Zhou Huading, Guo Weijie, Zhao Yingjun, Wang Yifei, Zha Ruopeng, Ding Jie, Liang Linhui, Yang Guanghua, Chen Zongyou, Ma Baojin, Yin Baobing

Department of General Surgery, Huashan Hospital, Fudan University, Shanghai, China.

Cancer Sci. 2014 Aug;105(8):956-65. doi: 10.1111/cas.12463.

The precise functions and mechanisms of microRNAs (miR) in gallbladder cancer (GBC) remain elusive. In this study, we found that miR-135a-5p expression is often dampened and correlated with neoplasm histologic grade in GBC. MicroRNA-135a-5p introduction clearly inhibited GBC cell proliferation in vitro and in vivo. Moreover, very low density lipoprotein receptor (VLDLR), which is often upregulated in GBC tissues, was identified as a direct functional target of miR-135a-5p. Furthermore, the p38 MAPK pathway was proven to be involved in miR-135a-VLDLR downstream signaling. Together, these results suggested that the miR-135a-VLDLR-p38 axis may contribute to GBC cell proliferation.

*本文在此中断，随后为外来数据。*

### src/rtl/div_ctrl.sv
// Multi-cycle 32-bit divider (DIV/DIVU) for the EX stage: one restoring step per cycle.
// Optional macro DIV_ZERO_CHECK_EN adds a short-circuit path for a zero divisor.
module div_ctrl (
    input  logic        clk,
    input  logic        rst,
    input  logic        signed_div_i,
    input  logic [31:0] opdata1_i,
    input  logic [31:0] opdata2_i,
    input  logic        start_i,
    input  logic        annul_i,
    output logic [63:0] result_o,
    output logic        ready_o,
    output logic        stallreq_o
);

    // state     | meaning
    // ST_FREE   | idle, waiting for start_i
    // ST_BYZERO | zero divisor seen at capture (DIV_ZERO_CHECK_EN only)
    // ST_ON     | 32 shift-subtract steps in progress
    // ST_END    | result presented, held while start_i stays high
`ifdef DIV_ZERO_CHECK_EN
    typedef enum logic [1:0] {
        ST_FREE   = 2'd0,
        ST_BYZERO = 2'd1,
        ST_ON     = 2'd2,
        ST_END    = 2'd3
    } state_t;
`else
    typedef enum logic [1:0] {
        ST_FREE   = 2'd0,
        ST_ON     = 2'd2,
        ST_END    = 2'd3
    } state_t;
`endif

    state_t      state_q;
    logic [4:0]  cnt_q;
    logic [64:0] work_q;
    logic [31:0] divisor_q;
    logic        neg_quo_q;
    logic        neg_rem_q;

    logic [31:0] abs_a;
    logic [31:0] abs_b;
    logic [32:0] diff;
    logic [64:0] work_step_d;
    logic [31:0] quo;
    logic [31:0] rem;
    logic [31:0] quo_fix;
    logic [31:0] rem_fix;

    assign abs_a = (signed_div_i && opdata1_i[31]) ? (~opdata1_i + 32'd1) : opdata1_i;
    assign abs_b = (signed_div_i && opdata2_i[31]) ? (~opdata2_i + 32'd1) : opdata2_i;

    // Working register: remainder in [64:33], quotient bits shift in at [0].
    // A borrow out of the trial subtraction means the partial remainder is below the divisor.
    assign diff        = {1'b0, work_q[63:32]} - {1'b0, divisor_q};
    assign work_step_d = diff[32] ? {work_q[63:0], 1'b0}
                                  : {diff[31:0], work_q[31:0], 1'b1};

    assign quo     = work_q[31:0];
    assign rem     = work_q[64:33];
    assign quo_fix = neg_quo_q ? (~quo + 32'd1) : quo;
    assign rem_fix = neg_rem_q ? (~rem + 32'd1) : rem;

    assign stallreq_o = start_i & ~ready_o & ~annul_i;

    always_ff @(posedge clk) begin
        if (!rst) begin
            state_q   <= ST_FREE;
            cnt_q     <= 5'd0;
            work_q    <= 65'd0;
            divisor_q <= 32'd0;
            neg_quo_q <= 1'b0;
            neg_rem_q <= 1'b0;
            result_o  <= 64'd0;
            ready_o   <= 1'b0;
        end else begin
            case (state_q)
                ST_FREE: begin
                    ready_o  <= 1'b0;
                    result_o <= 64'd0;
                    if (start_i && !annul_i) begin
                        divisor_q <= abs_b;
                        neg_quo_q <= signed_div_i & (opdata1_i[31] ^ opdata2_i[31]);
                        neg_rem_q <= signed_div_i & opdata1_i[31];
                        work_q    <= {32'd0, abs_a, 1'b0};
                        cnt_q     <= 5'd0;
`ifdef DIV_ZERO_CHECK_EN
                        if (opdata2_i == 32'd0) begin
                            state_q <= ST_BYZERO;
                        end else begin
                            state_q <= ST_ON;
                        end
`else
                        state_q <= ST_ON;
`endif
                    end
                end
`ifdef DIV_ZERO_CHECK_EN
                ST_BYZERO: begin
                    work_q <= 65'd0;
                    if (annul_i) begin
                        state_q <= ST_FREE;
                    end else begin
                        state_q <= ST_END;
                    end
                end
`endif
                ST_ON: begin
                    if (annul_i) begin
                        state_q <= ST_FREE;
                        cnt_q   <= 5'd0;
                    end else begin
                        work_q <= work_step_d;
                        cnt_q  <= cnt_q + 5'd1;
                        if (cnt_q == 5'd31) begin
                            state_q <= ST_END;
                        end
                    end
                end
                ST_END: begin
                    // Result is recomputed from the frozen working register, so it stays stable.
                    if (start_i) begin
                        ready_o  <= 1'b1;
                        result_o <= {rem_fix, quo_fix};
                    end else begin
                        ready_o  <= 1'b0;
                        result_o <= 64'd0;
                        state_q  <= ST_FREE;
                    end
                end
                default: begin
                    state_q <= ST_FREE;
                end
            endcase
        end
    end

endmodule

微小RNA（miR）在胆囊癌（GBC）中的精确功能和机制仍不清楚。在本研究中，我们发现miR-135a-5p的表达常常受到抑制，且与GBC的肿瘤组织学分级相关。引入MicroRNA-135a-5p明显抑制了GBC细胞在体外和体内的增殖。此外，在GBC组织中经常上调的极低密度脂蛋白受体（VLDLR）被确定为miR-135a-5p的直接功能靶点。此外，p38丝裂原活化蛋白激酶（MAPK）通路被证明参与了miR-135a-VLDLR的下游信号传导。总之，这些结果表明miR-135a-VLDLR-p38轴可能促进GBC细胞增殖。